Event. GVK subsidiary, Bangalore Airport & Infrastructure
Developers Pvt. Ltd. (BAIDPL – holding company of BIAL) is to
exercise its Right of First Refusal (RoFR) to acquire additional
14% equity stake in BIAL for US$135m from Siemens Project
Ventures, subject to regulatory approvals. Management intends to
buy-out the remaining 26% equity stake from Siemens as and
when it is due for sale.
Deal implications. Assuming 100% debt funding of ~`6bn and
43% share of BIAL profits, interest costs would more than offset
gains from higher share of profits. This deal value is 8.5% higher
than the earlier L&T deal value (`6.9bn-17% equity). Media reports
suggest that Changi and Tatas were keen to invest in BIAL, and a
buy-out by GVK at higher valuations was thus imperative.
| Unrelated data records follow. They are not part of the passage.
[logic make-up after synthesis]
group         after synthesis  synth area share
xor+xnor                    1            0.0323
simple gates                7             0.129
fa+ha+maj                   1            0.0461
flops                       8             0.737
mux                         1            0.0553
module mux16to1(input [15:0]in, input[3:0] select, output out
    );
wire t1;
wire t2;
mux8to1 a(in[15:8], select[2:0], t1);
mux8to1 b(in[7:0], select[2:0], t2);
mux2to1 c({t1,t2}, select[3], out);
endmodule
module mux32to1(input [31:0]in, input[4:0] select, output out
    );
wire t1;
wire t2;
mux16to1 a(in[31:16], select[3:0], t1);
mux16to1 b(in[15:0], select[3:0], t2);
mux2to1 c({t1,t2}, select[4], out);
endmodule
module MUX (input [31:0] in0, in1, in2, input[1:0] sel, output[31:0]out);
    genvar i;
    for(i = 0; i < 32; i = i+1) begin
        mux4to1 m0({0, in2[i], in1[i], in0[i]}, sel, out[i]);
    end
endmodule
module MUX_reg(input[4:0] in0, in1, in2, input[1:0] sel, output[4:0]out);
    genvar i;
    for(i = 0; i < 5; i = i+1) begin
        mux4to1 m0({0, in2[i], in1[i], in0[i]}, sel, out[i]);
    end
endmodule
module right_shift(input [31:0] in1, input [31:0] in2, output [31:0] out);
		wire [31:0] temp [31:0];
		genvar i;
		assign temp[0] = in1;
		generate
			for(i = 1; i<32; i = i+1) begin
				assign temp[i][31-i:0] = in1[31:i];
				assign temp[i][31:31-i+1] = 0;
			end
		endgenerate
		generate
			for(i = 0; i<32; i = i+1) begin
				mux32to1 m0({temp[31][i], temp[30][i], temp[29][i], temp[28][i], temp[27][i], temp[26][i], temp[25][i], temp[24][i], temp[23][i], temp[22][i], temp[21][i], temp[20][i], temp[19][i], temp[18][i], temp[17][i], temp[16][i], temp[15][i], temp[14][i], temp[13][i], temp[12][i], temp[11][i], temp[10][i], temp[9][i], temp[8][i], temp[7][i], temp[6][i], temp[5][i], temp[4][i], temp[3][i], temp[2][i], temp[1][i], temp[0][i]}, in2[4:0], out[i]);
			end
		endgenerate
endmodule
$ cat /design/flow/run.sh
#!/bin/bash
# OpenROAD 26Q1-2900-gdf79404cd8, Yosys 0.63+post, stock flow scripts
make -C /OpenROAD-flow-scripts/flow DESIGN_CONFIG=/design/flow/config.mk WORK_HOME=/design/flow/orfs finish
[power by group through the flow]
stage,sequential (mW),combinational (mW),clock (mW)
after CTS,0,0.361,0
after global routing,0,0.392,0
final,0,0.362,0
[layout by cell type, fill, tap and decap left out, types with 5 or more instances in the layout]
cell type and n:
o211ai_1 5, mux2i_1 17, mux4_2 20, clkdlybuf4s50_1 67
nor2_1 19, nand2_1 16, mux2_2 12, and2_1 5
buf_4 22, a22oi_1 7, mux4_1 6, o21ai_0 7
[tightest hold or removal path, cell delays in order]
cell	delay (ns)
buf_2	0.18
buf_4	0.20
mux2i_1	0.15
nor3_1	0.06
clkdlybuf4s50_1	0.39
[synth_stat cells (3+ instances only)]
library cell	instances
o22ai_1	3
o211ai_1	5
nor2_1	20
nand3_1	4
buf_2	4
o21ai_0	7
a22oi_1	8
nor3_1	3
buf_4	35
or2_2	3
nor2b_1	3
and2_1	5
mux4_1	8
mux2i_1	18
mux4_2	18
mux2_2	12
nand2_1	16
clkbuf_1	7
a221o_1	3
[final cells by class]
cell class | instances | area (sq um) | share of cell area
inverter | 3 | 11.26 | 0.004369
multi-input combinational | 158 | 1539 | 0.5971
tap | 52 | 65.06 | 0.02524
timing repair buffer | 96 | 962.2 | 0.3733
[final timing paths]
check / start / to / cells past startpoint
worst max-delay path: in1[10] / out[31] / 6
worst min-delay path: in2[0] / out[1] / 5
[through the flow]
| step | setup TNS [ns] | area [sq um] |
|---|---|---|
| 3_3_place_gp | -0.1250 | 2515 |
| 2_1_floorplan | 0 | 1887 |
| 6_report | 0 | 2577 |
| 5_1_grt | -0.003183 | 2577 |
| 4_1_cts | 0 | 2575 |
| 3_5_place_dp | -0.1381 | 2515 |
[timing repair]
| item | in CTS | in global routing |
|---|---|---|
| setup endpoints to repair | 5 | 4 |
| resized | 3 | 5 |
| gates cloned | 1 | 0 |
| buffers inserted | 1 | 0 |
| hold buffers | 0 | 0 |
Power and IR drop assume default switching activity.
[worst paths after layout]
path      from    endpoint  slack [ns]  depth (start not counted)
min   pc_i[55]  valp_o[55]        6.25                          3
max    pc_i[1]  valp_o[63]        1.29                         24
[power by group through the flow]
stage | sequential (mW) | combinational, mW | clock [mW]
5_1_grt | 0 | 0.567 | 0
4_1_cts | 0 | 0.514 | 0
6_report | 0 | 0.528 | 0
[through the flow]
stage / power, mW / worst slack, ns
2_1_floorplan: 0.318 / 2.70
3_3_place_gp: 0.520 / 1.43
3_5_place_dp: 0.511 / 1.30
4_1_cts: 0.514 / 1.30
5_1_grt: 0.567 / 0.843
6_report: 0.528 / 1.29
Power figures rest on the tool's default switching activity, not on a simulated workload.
Revised equity holding. Upon the share transfer, GVK would
hold 43% in BIAL (associate) and Siemens would hold 26%.
Valuation. The deal would be neutral to our GVK SOTP value of
`39 after adjusting for further BIAL stake and acquisition debt.
Higher share in BIAL real estate proceeds could be SOTP positive.
However, interest payments could dilute consolidated earnings.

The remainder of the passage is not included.